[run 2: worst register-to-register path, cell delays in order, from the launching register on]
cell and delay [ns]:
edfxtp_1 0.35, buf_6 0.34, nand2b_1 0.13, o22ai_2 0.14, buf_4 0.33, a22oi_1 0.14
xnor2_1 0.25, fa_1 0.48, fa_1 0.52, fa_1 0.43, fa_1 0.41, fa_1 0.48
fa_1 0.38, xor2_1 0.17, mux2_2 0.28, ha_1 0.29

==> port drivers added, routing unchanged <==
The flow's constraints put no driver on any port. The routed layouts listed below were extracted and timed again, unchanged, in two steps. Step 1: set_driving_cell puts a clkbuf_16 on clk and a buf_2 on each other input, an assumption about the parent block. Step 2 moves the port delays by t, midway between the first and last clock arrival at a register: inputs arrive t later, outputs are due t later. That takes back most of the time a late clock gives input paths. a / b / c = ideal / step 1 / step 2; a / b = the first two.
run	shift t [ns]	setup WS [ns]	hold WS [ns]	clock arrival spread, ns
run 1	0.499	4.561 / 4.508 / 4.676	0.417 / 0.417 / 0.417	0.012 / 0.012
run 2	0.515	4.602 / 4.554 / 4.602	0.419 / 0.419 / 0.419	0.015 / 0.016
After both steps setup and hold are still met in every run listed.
Context: an optimization exercise on an open-source flow, tuned for small area, a short achievable clock period and few clock cycles per item. The choices shown serve that exercise and are no tape-out recipe. Function was not checked in any run shown here: the RTL went through the layout flow alone.

**flow/design.v**
```verilog
package alu_pkg;
  localparam int unsigned DATA_W = 32;
  localparam int unsigned OP_W   = 4;
  localparam int unsigned SH_W   = 5;
  localparam logic [OP_W-1:0] OP_LRS  = 4'b0000;
  localparam logic [OP_W-1:0] OP_LLS  = 4'b0001;
  localparam logic [OP_W-1:0] OP_ARS  = 4'b0010;
  localparam logic [OP_W-1:0] OP_ALS  = 4'b0011;
  localparam logic [OP_W-1:0] OP_ADD  = 4'b0100;
  localparam logic [OP_W-1:0] OP_SUB  = 4'b0101;
  localparam logic [OP_W-1:0] OP_MUL  = 4'b0110;
  localparam logic [OP_W-1:0] OP_AND  = 4'b1000;
  localparam logic [OP_W-1:0] OP_OR   = 4'b1001;
  localparam logic [OP_W-1:0] OP_NOR  = 4'b1010;
  localparam logic [OP_W-1:0] OP_NAND = 4'b1011;
  localparam logic [OP_W-1:0] OP_XOR  = 4'b1100;
  localparam int unsigned MUL_K     = 4;
  localparam int unsigned MUL_STEPS = DATA_W / MUL_K;
  localparam int unsigned MUL_CNT_W = 3;   
endpackage
import alu_pkg::*;
module alu_arbiter_dec
(
  input  logic [OP_W-1:0] alu_op,
  output logic [11:0]     ctl_c       
);
  logic [3:0] lut;
  always_comb begin
    case (alu_op)
      OP_AND:  lut = 4'b1000;
      OP_OR:   lut = 4'b1110;
      OP_NOR:  lut = 4'b0001;
      OP_NAND: lut = 4'b0111;
      OP_XOR:  lut = 4'b0110;
      default: lut = 4'b0000;
    endcase
    ctl_c = {lut,
             (alu_op == 4'b0111) || (alu_op == 4'b1101) || (alu_op == 4'b1110) ||
             (alu_op == 4'b1111),
             alu_op == OP_MUL,
             alu_op[1],
             alu_op == OP_ARS,
             (alu_op == OP_LLS) || (alu_op == OP_ALS),
             (alu_op == OP_LRS) || (alu_op == OP_ARS),
             alu_op[0],
             (alu_op == OP_ADD) || (alu_op == OP_SUB)};
  end
endmodule
module alu_arbiter_alu
(
  input  logic [DATA_W-1:0] op1,
  input  logic [DATA_W-1:0] op2,
  input  logic [11:0]       ctl,        
  output logic [DATA_W-1:0] result_c,   
  output logic              ovf_c,      
  output logic              add_bx31_c   
);
  logic              s_add, s_shr, s_shl, s_mul, sub, ars, als;
  logic [3:0]        lut;
  logic [DATA_W-1:0] b_x;
  logic [DATA_W-1:0] sum;
  logic [DATA_W-1:0] p0, gg, gp;
  logic              fill;
  logic [DATA_W-1:0] x;
  logic [DATA_W-1:0] mask;
  logic              drop_or;    
  logic              drop_and;   
  logic              sh_ovf;
  logic [DATA_W-1:0] logic_r;
  logic [DATA_W-1:0] shl_r;
  always_comb begin
    {lut, s_mul, als, ars, s_shl, s_shr, sub, s_add} = {ctl[11:8], ctl[6:0]};
    b_x = op2 ^ {DATA_W{sub}};
    p0  = op1 ^ b_x;
    gg  = op1 & b_x;
    gp  = p0;
    gg[0] = gg[0] | (p0[0] & sub);
    for (int l = 0; (1 << l) < DATA_W; l++)
      for (int i = 0; i < DATA_W; i++)
        if (i & (1 << l)) begin
          gg[i] = gg[i] | (gp[i] & gg[((i >> l) << l) - 1]);
          gp[i] = gp[i] & gp[((i >> l) << l) - 1];
        end
    sum      = p0 ^ {gg[DATA_W-2:0], sub};
    add_bx31_c = b_x[DATA_W-1];
    fill = ars & op1[DATA_W-1];
    for (int i = 0; i < DATA_W; i++) x[i] = s_shl ? op1[DATA_W-1-i] : op1[i];
    drop_or  = 1'b0;
    drop_and = 1'b1;
    for (int k = SH_W - 1; k >= 0; k--) begin
      mask = DATA_W'((64'd1 << (1 << k)) - 64'd1);
      if (op2[k]) begin
        drop_or  = drop_or | (|(x & mask));
        drop_and = drop_and & (&(x | ~mask));
        x        = (x >> (1 << k)) | ({DATA_W{fill}} & ~({DATA_W{1'b1}} >> (1 << k)));
      end
    end
    for (int i = 0; i < DATA_W; i++) shl_r[i] = x[DATA_W-1-i];
    sh_ovf = als ? !((drop_and & x[0]) | (!drop_or & !x[0])) : drop_or;
    for (int i = 0; i < DATA_W; i++) logic_r[i] = lut[{op1[i], op2[i]}];
    result_c = logic_r
             | ({DATA_W{s_add}} & sum)
             | ({DATA_W{s_shr}} & x)
             | ({DATA_W{s_shl}} & shl_r)
             | ({DATA_W{s_mul}} & op2);
    ovf_c    = s_shl & sh_ovf;
  end
endmodule
module alu_arbiter_mul
(
  input  logic [DATA_W-1:0]       op1,
  input  logic [DATA_W-1:0]       mpl,
  input  logic                    prev,
  input  logic [DATA_W-1:0]       hi,
  output logic [DATA_W+MUL_K-1:0] acc_c
);
  localparam int N = DATA_W + MUL_K;
  always_comb begin
    logic [MUL_K:0]  bx;
    logic            neg0, neg1, one, two;
    logic [DATA_W:0] pp0, pp1;
    logic [N-1:0]    hx, r0, r1, ps, pc;
    logic [N-1:0]    gg, gp, p0;
    bx = {mpl[MUL_K-1:0], prev};
    neg0 = bx[2];
    one  = bx[1] ^ bx[0];
    two  = (bx[2] & !bx[1] & !bx[0]) | (!bx[2] & bx[1] & bx[0]);
    pp0  = (({(DATA_W+1){one}} & {op1[DATA_W-1], op1}) | ({(DATA_W+1){two}} & {op1, 1'b0}))
           ^ {(DATA_W+1){neg0}};
    neg1 = bx[4];
    one  = bx[3] ^ bx[2];
    two  = (bx[4] & !bx[3] & !bx[2]) | (!bx[4] & bx[3] & bx[2]);
    pp1  = (({(DATA_W+1){one}} & {op1[DATA_W-1], op1}) | ({(DATA_W+1){two}} & {op1, 1'b0}))
           ^ {(DATA_W+1){neg1}};
    hx = {{MUL_K{hi[DATA_W-1]}}, hi};
    r0 = {{(MUL_K-1){pp0[DATA_W]}}, pp0};
    r1 = {{(MUL_K-3){pp1[DATA_W]}}, pp1, 2'b00};
    r1[1] = neg1;
    ps = hx ^ r0 ^ r1;
    pc = {((hx[N-2:0] & r0[N-2:0]) | (hx[N-2:0] & r1[N-2:0]) | (r0[N-2:0] & r1[N-2:0])), 1'b0};
    ps[0] = hx[0];
    pc[0] = r0[0];
    pc[1] = neg1;
    p0 = ps ^ pc;
    gg = ps & pc;
    gp = p0;
    gg[0] = gg[0] | (p0[0] & neg0);
    for (int l = 0; (1 << l) < N; l++)
      for (int i = (2 << l) - 1; i < N; i += (2 << l)) begin
        gg[i] = gg[i] | (gp[i] & gg[i - (1 << l)]);
        gp[i] = gp[i] & gp[i - (1 << l)];
      end
    for (int l = 5; l >= 0; l--)
      for (int i = 3 * (1 << l) - 1; i < N; i += (2 << l)) begin
        if ((1 << l) < N) begin
          gg[i] = gg[i] | (gp[i] & gg[i - (1 << l)]);
          gp[i] = gp[i] & gp[i - (1 << l)];
        end
      end
    acc_c = p0 ^ {gg[N-2:0], neg0};
  end
endmodule
import alu_pkg::*;
module alu_arbiter
#(
  parameter int unsigned RR_INIT = 0
) (
  input  logic              clk,
  input  logic              resetn,
  input  logic              req0_valid,
  output logic              req0_ready,
  input  logic [DATA_W-1:0] req0_op1,
  input  logic [DATA_W-1:0] req0_op2,
  input  logic [OP_W-1:0]   req0_alu_op,
  input  logic              req1_valid,
  output logic              req1_ready,
  input  logic [DATA_W-1:0] req1_op1,
  input  logic [DATA_W-1:0] req1_op2,
  input  logic [OP_W-1:0]   req1_alu_op,
  output logic              rsp0_valid,
  input  logic              rsp0_ready,
  output logic              rsp1_valid,
  input  logic              rsp1_ready,
  output logic [DATA_W-1:0] rsp_result,
  output logic              rsp_zero,
  output logic              rsp_ovf,
  output logic              rsp_err,
  output logic              busy
);
  localparam int unsigned CNT_W = MUL_CNT_W;
  logic              busy_q;
  logic              mul_q;     
  logic [CNT_W-1:0]  cnt_q;
  logic              gid;
  logic              last;
  logic [DATA_W-1:0] res_q;     
  logic              ovf_q;     
  logic              add_q;     
  logic              bx31_q;    
  logic              err_q;
  logic              s_mul_q;   
  logic [DATA_W-1:0] a_q;       
  logic [DATA_W-1:0] hi_q;      
  logic              prev_q;    
  logic              grant_c;
  logic              hs_c;
  logic              take_c;
  logic [DATA_W-1:0] a_in, b_in;
  logic [DATA_W-1:0] alu_result_c;
  logic              alu_ovf_c, alu_bx31_c;
  logic [11:0]       ctl0_c, ctl1_c, ctl_in;
  logic [DATA_W+MUL_K-1:0] acc_c;
  always_comb begin
    grant_c    = (req0_valid && req1_valid) ? ~last : req1_valid;
    req0_ready = resetn && !busy_q && req0_valid && !grant_c;
    req1_ready = resetn && !busy_q && req1_valid && grant_c;
    hs_c       = req0_ready || req1_ready;
    a_in       = grant_c ? req1_op1 : req0_op1;
    b_in       = grant_c ? req1_op2 : req0_op2;
    ctl_in     = grant_c ? ctl1_c : ctl0_c;
    take_c     = (rsp0_valid && rsp0_ready) || (rsp1_valid && rsp1_ready);
    busy       = busy_q;
  end
  alu_arbiter_dec u_dec0 (.alu_op (req0_alu_op), .ctl_c (ctl0_c));
  alu_arbiter_dec u_dec1 (.alu_op (req1_alu_op), .ctl_c (ctl1_c));
  alu_arbiter_alu u_alu (
    .op1      (a_in),
    .op2      (b_in),
    .ctl      (ctl_in),
    .result_c (alu_result_c),
    .ovf_c    (alu_ovf_c),
    .add_bx31_c (alu_bx31_c)
  );
  alu_arbiter_mul u_mul (
    .op1   (a_q),
    .mpl   (res_q),
    .prev  (prev_q),
    .hi    (hi_q),
    .acc_c (acc_c)
  );
  always_comb begin
    rsp_result = res_q;
    rsp_zero   = ~|res_q;
    rsp_ovf    = s_mul_q ? !((~|hi_q & !res_q[DATA_W-1]) | (&hi_q & res_q[DATA_W-1]))
               : add_q   ? ((a_q[DATA_W-1] == bx31_q) && (res_q[DATA_W-1] != a_q[DATA_W-1]))
               : ovf_q;
    rsp_err    = err_q;
  end
  always_ff @(posedge clk or negedge resetn) begin
    if (!resetn) begin
      busy_q     <= 1'b0;
      mul_q      <= 1'b0;
      cnt_q      <= '0;
      gid        <= 1'b0;
      last       <= (RR_INIT == 0) ? 1'b1 : 1'b0;
      rsp0_valid <= 1'b0;
      rsp1_valid <= 1'b0;
    end else begin
      if (hs_c) begin
        busy_q     <= 1'b1;
        gid        <= grant_c;
        last       <= grant_c;
        mul_q      <= ctl_in[6];
        cnt_q      <= '0;
        rsp0_valid <= !ctl_in[6] && !grant_c;
        rsp1_valid <= !ctl_in[6] && grant_c;
      end else if (mul_q) begin
        cnt_q <= cnt_q + 1'b1;
        if (cnt_q == CNT_W'(MUL_STEPS - 1)) begin
          mul_q      <= 1'b0;
          rsp0_valid <= !gid;
          rsp1_valid <= gid;
        end
      end else if (take_c) begin
        busy_q     <= 1'b0;
        rsp0_valid <= 1'b0;
        rsp1_valid <= 1'b0;
      end
    end
  end
  always_ff @(posedge clk) begin
    if (!busy_q) begin
      res_q   <= alu_result_c;
      ovf_q   <= alu_ovf_c;
      add_q   <= ctl_in[0];
      bx31_q  <= alu_bx31_c;
      err_q   <= ctl_in[7];
      s_mul_q <= ctl_in[6];
      a_q     <= a_in;
      hi_q    <= '0;
      prev_q  <= 1'b0;
    end else if (mul_q) begin
      hi_q   <= acc_c[DATA_W+MUL_K-1:MUL_K];
      res_q  <= {acc_c[MUL_K-1:0], res_q[DATA_W-1:MUL_K]};
      prev_q <= res_q[MUL_K-1];
    end
  end
endmodule
```
This design comes from an exercise in tuning for small area and a short achievable clock period on the open sky130 flow, not from production work. In this exercise RTL edits were held to simulation tests only and were not proved equivalent to the original. Power and IR drop assume default switching activity.

==> flow/design.v <==
`timescale 1ns/1ps
package cmd_track_pkg;
   typedef struct packed
   {
      logic [8-1:0] tag;
   } cmd_issue_t;
   typedef struct packed
   {
      logic [$clog2(16)-1:0] slot;
   } cmd_cpl_t;
   typedef struct packed
   {
      logic [$clog2(16)-1:0] slot;
      logic [8-1:0]  tag;
      logic [16-1:0]   age;
   } cmd_timeout_t;
   typedef struct packed
   {
      logic                   we;
      logic [2-1:0] addr;
      logic [16-1:0]   wdata;
   } cmd_reg_req_t;
   typedef struct packed
   {
      logic                 en;
      logic [16-1:0] thresh;
   } cmd_cfg_t;
endpackage
`timescale 1ns/1ps
module cmd_track_cfg (
   input  logic                         clk,
   input  logic                         rst_n,
   input  cmd_track_pkg::cmd_reg_req_t  reg_req,
   input  logic [2-1:0]       reg_addr_rd,
   output logic [16-1:0]         reg_rdata,
   output cmd_track_pkg::cmd_cfg_t      cfg,
   input  logic                         to_fire
);
logic                 en_q;
logic [16-1:0] thresh_q;
logic [16-1:0] count_q;
logic                 wr_ctrl;
logic                 wr_thresh;
assign wr_ctrl = reg_req.we && (reg_req.addr == 2'd0);
assign wr_thresh = reg_req.we && (reg_req.addr == 2'd1);
always_ff @(posedge clk)
begin
   if (!rst_n)
   begin
      en_q <= 1'b0;
      thresh_q <= '0;
      count_q <= '0;
   end
   else
   begin
      if (wr_ctrl)
      begin
         en_q <= reg_req.wdata[0];
      end
      if (wr_thresh)
      begin
         thresh_q <= reg_req.wdata;
      end
      if (to_fire && (count_q != '1))
      begin
         count_q <= count_q + 1'b1;
      end
   end
end
always_comb
begin
   case (reg_addr_rd)
      2'd0:   reg_rdata = {{(16-1){1'b0}}, en_q};
      2'd1: reg_rdata = thresh_q;
      2'd2:  reg_rdata = count_q;
      default:         reg_rdata = '0;
   endcase
end
assign cfg.en = en_q;
assign cfg.thresh = thresh_q;
endmodule
`timescale 1ns/1ps
module cmd_track_top (
   input  logic                          clk,
   input  logic                          rst_n,
   input  logic [8-1:0]         issue_tag,
   input  logic                          issue_valid,
   output logic                          issue_ready,
   output logic [$clog2(16)-1:0]        issue_slot,
   input  logic [$clog2(16)-1:0]        cpl_slot,
   input  logic                          cpl_valid,
   output logic [$clog2(16)-1:0]        to_slot,
   output logic [8-1:0]         to_tag,
   output logic [16-1:0]          to_age,
   output logic                          to_valid,
   input  logic                          to_ready,
   input  logic                          reg_we,
   input  logic [2-1:0]        reg_addr,
   input  logic [16-1:0]          reg_wdata,
   input  logic [2-1:0]        reg_addr_rd,
   output logic [16-1:0]          reg_rdata
);
localparam int N  = 16;
localparam int SW = $clog2(16);
localparam int TW = 8;
localparam int AW = 16;
cmd_track_pkg::cmd_reg_req_t   reg_req;
cmd_track_pkg::cmd_cfg_t       cfg;
assign reg_req.we = reg_we;
assign reg_req.addr = reg_addr;
assign reg_req.wdata = reg_wdata;
logic [AW-1:0]  now_q;
logic [N-1:0]   busy_q;
logic [TW-1:0]  tag_q   [N];
logic [AW-1:0]  stamp_q [N];
logic [N*N-1:0] ord_q;
logic           rec_valid_q;
logic [AW-1:0]  rec_age_q;
logic           to_valid_q;
logic [SW-1:0]  to_slot_q;
logic [TW-1:0]  to_tag_q;
logic [N-1:0]   free_oh;
logic [N-1:0]   old_oh;
logic [N-1:0]   cpl_oh;
logic [N-1:0]   clr;
logic [SW-1:0]  old_slot;
logic [TW-1:0]  old_tag;
logic [AW-1:0]  old_stamp;
logic           any_busy;
logic           cpl_hit;
logic           fire;
logic           to_fire;
always_comb
begin
   for (int i = 0; i < N; i++)
   begin
      free_oh[i] = ~busy_q[i];
      for (int j = 0; j < i; j++)
      begin
         free_oh[i] = free_oh[i] & busy_q[j];
      end
   end
end
always_comb
begin
   for (int i = 0; i < N; i++)
   begin
      old_oh[i] = busy_q[i];
      for (int j = 0; j < N; j++)
      begin
         if (j < i)
            old_oh[i] = old_oh[i] & (~busy_q[j] | ~ord_q[j*N+i]);
         else if (j > i)
            old_oh[i] = old_oh[i] & (~busy_q[j] | ord_q[i*N+j]);
      end
   end
end
always_comb
begin
   issue_slot = '0;
   old_slot = '0;
   old_tag = '0;
   old_stamp = '0;
   for (int i = 0; i < N; i++)
   begin
      issue_slot = issue_slot | (free_oh[i] ? i[SW-1:0] : '0);
      old_slot = old_slot | (old_oh[i] ? i[SW-1:0] : '0);
      old_tag = old_tag | (old_oh[i] ? tag_q[i] : '0);
      old_stamp = old_stamp | (old_oh[i] ? stamp_q[i] : '0);
   end
end
assign issue_ready = ~&busy_q;
assign any_busy = |busy_q;
always_comb
begin
   for (int i = 0; i < N; i++)
   begin
      cpl_oh[i] = cpl_valid && (cpl_slot == i[SW-1:0]);
   end
end
assign cpl_hit = |(cpl_oh & old_oh);
assign fire = cfg.en && rec_valid_q && (rec_age_q >= cfg.thresh) &&
              !to_valid_q && !cpl_hit;
assign clr = cpl_oh | (fire ? old_oh : '0);
assign to_fire = to_valid_q & to_ready;
always_ff @(posedge clk)
begin
   if (!rst_n)
   begin
      now_q <= '0;
      busy_q <= '0;
      rec_valid_q <= 1'b0;
      to_valid_q <= 1'b0;
   end
   else
   begin
      now_q <= now_q + 1'b1;
      busy_q <= (busy_q & ~clr) | (issue_valid ? free_oh : '0);
      rec_valid_q <= any_busy && !cpl_hit && !fire;
      if (fire)
      begin
         to_valid_q <= 1'b1;
      end
      else if (to_ready)
      begin
         to_valid_q <= 1'b0;
      end
   end
end
always_ff @(posedge clk)
begin
   if (!fire && !(to_valid_q && !to_ready))
   begin
      rec_age_q <= now_q - old_stamp;
   end
   if (fire)
   begin
      to_slot_q <= old_slot;
      to_tag_q <= old_tag;
   end
end
for (genvar i = 0; i < N; i++)
begin : g_slot
   always_ff @(posedge clk)
   begin
      if (free_oh[i])
      begin
         tag_q[i] <= issue_tag;
         stamp_q[i] <= now_q;
      end
   end
   for (genvar j = i + 1; j < N; j++)
   begin : g_ord
      always_ff @(posedge clk)
      begin
         if (free_oh[j])
            ord_q[i*N+j] <= 1'b1;
         else if (free_oh[i])
            ord_q[i*N+j] <= 1'b0;
      end
   end
end
assign to_valid = to_valid_q;
assign to_slot = to_slot_q;
assign to_tag = to_tag_q;
assign to_age = rec_age_q;
cmd_track_cfg u_cfg (
   .clk          (clk),
   .rst_n        (rst_n),
   .reg_req      (reg_req),
   .reg_addr_rd  (reg_addr_rd),
   .reg_rdata    (reg_rdata),
   .cfg          (cfg),
   .to_fire      (to_fire)
);
endmodule
clock: 11.5 ns
lec_check: 0
cap_margin: 20
core_margin: 2
core_utilization: 65
cts_cluster_diameter: 80
cts_cluster_size: 25
slew_margin: 20
standard.sh (not shown) runs the stock make flow with config.mk's settings and CLKGATE_MAP_FILE= SYNTH_SCRIPT=/design/flow/synth_recipe.tcl, a recipe that flattens the netlist after the stock synthesis.
==> flow/flow/run.sh <==
#!/bin/bash
# The standard layout, with plain buffers (buf_2) on the ports instead of the
# delay cells buffer_ports picks by default, and timing repair aiming for
# 6.0 ns of setup slack; make's output goes to standard_flow.log, each tool's
# log stays under orfs/logs
set -euo pipefail
export BUFFER_PORTS_ARGS="-buffer_cell sky130_fd_sc_hd__buf_2"
bash standard.sh finish SETUP_SLACK_MARGIN=6.0 > standard_flow.log 2>&1
Change:
--- a/flow/design.v
+++ b/flow/design.v
@@ -117,10 +117,11 @@
 logic           rec_valid_q;
 logic [AW-1:0]  rec_age_q;
 logic           to_valid_q;
 logic [SW-1:0]  to_slot_q;
 logic [TW-1:0]  to_tag_q;
+logic [AW-1:0]  to_age_q;
 logic [N-1:0]   free_oh;
 logic [N-1:0]   old_oh;
 logic [N-1:0]   cpl_oh;
 logic [N-1:0]   clr;
 logic [SW-1:0]  old_slot;
@@ -207,18 +208,16 @@
       end
    end
 end
 always_ff @(posedge clk)
 begin
-   if (!fire && !(to_valid_q && !to_ready))
-   begin
-      rec_age_q <= now_q - old_stamp;
-   end
+   rec_age_q <= now_q - old_stamp;
    if (fire)
    begin
       to_slot_q <= old_slot;
       to_tag_q <= old_tag;
+      to_age_q <= rec_age_q;
    end
 end
 for (genvar i = 0; i < N; i++)
 begin : g_slot
    always_ff @(posedge clk)
@@ -241,11 +240,11 @@
    end
 end
 assign to_valid = to_valid_q;
 assign to_slot = to_slot_q;
 assign to_tag = to_tag_q;
-assign to_age = rec_age_q;
+assign to_age = to_age_q;
 cmd_track_cfg u_cfg (
    .clk          (clk),
    .rst_n        (rst_n),
    .reg_req      (reg_req),
    .reg_addr_rd  (reg_addr_rd),
Sequential power goes up slightly. Cell area goes up slightly. Combinational power goes up by well over a third. Synthesized area barely changes. First-iteration DRC count goes up by a few percent. Worst setup slack gains 0.034 ns. Power goes up by a little under a tenth. Die area barely changes. Critical path depth goes down by 1. Sequential share of layout area goes up by 0.72 points.

* * *

Another version of the RTL of cmd_track_top (not shown whole).
Size in the first run: ~1800 cells after synthesis, roughly 540 flip-flops, roughly 23000 sq um of cells after synthesis.
// cmd_track_top
module cmd_track_top (
   input  logic                          clk,
   input  logic                          rst_n,
   input  logic [8-1:0]         issue_tag,
   input  logic                          issue_valid,
   output logic                          issue_ready,
   output logic [$clog2(16)-1:0]        issue_slot,
   input  logic [$clog2(16)-1:0]        cpl_slot,
   input  logic                          cpl_valid,
   output logic [$clog2(16)-1:0]        to_slot,
   output logic [8-1:0]         to_tag,
   output logic [16-1:0]          to_age,
   output logic                          to_valid,
   input  logic                          to_ready,
   input  logic                          reg_we,
   input  logic [2-1:0]        reg_addr,
   input  logic [16-1:0]          reg_wdata,
   input  logic [2-1:0]        reg_addr_rd,
   output logic [16-1:0]          reg_rdata
);
Settings: LEC_CHECK=0, CAP_MARGIN=20, CORE_MARGIN=2, CORE_UTILIZATION=80, CTS_CLUSTER_DIAMETER=80, CTS_CLUSTER_SIZE=25, SLEW_MARGIN=20; clock period 11.5 ns.
==> flow/flow/run.sh <==
#!/bin/bash
# The standard layout, with plain buffers (buf_1) on the ports instead of the
# delay cells buffer_ports picks by default, and timing repair aiming for
# 6.0 ns of setup slack; make's output goes to standard_flow.log, each tool's
# log stays under orfs/logs
set -euo pipefail
export BUFFER_PORTS_ARGS="-buffer_cell sky130_fd_sc_hd__buf_1"
bash standard.sh finish SETUP_SLACK_MARGIN=6.0 > standard_flow.log 2>&1
The starting point ran to the end with no violations.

**WORK INSTRUCTION**
Go through the entries above, and wherever a line holds the word "genvar", copy that line.

**SOLUTION FOR THIS PROBLEM**
for (genvar i = 0; i < N; i++)
   for (genvar j = i + 1; j < N; j++)
 for (genvar i = 0; i < N; i++)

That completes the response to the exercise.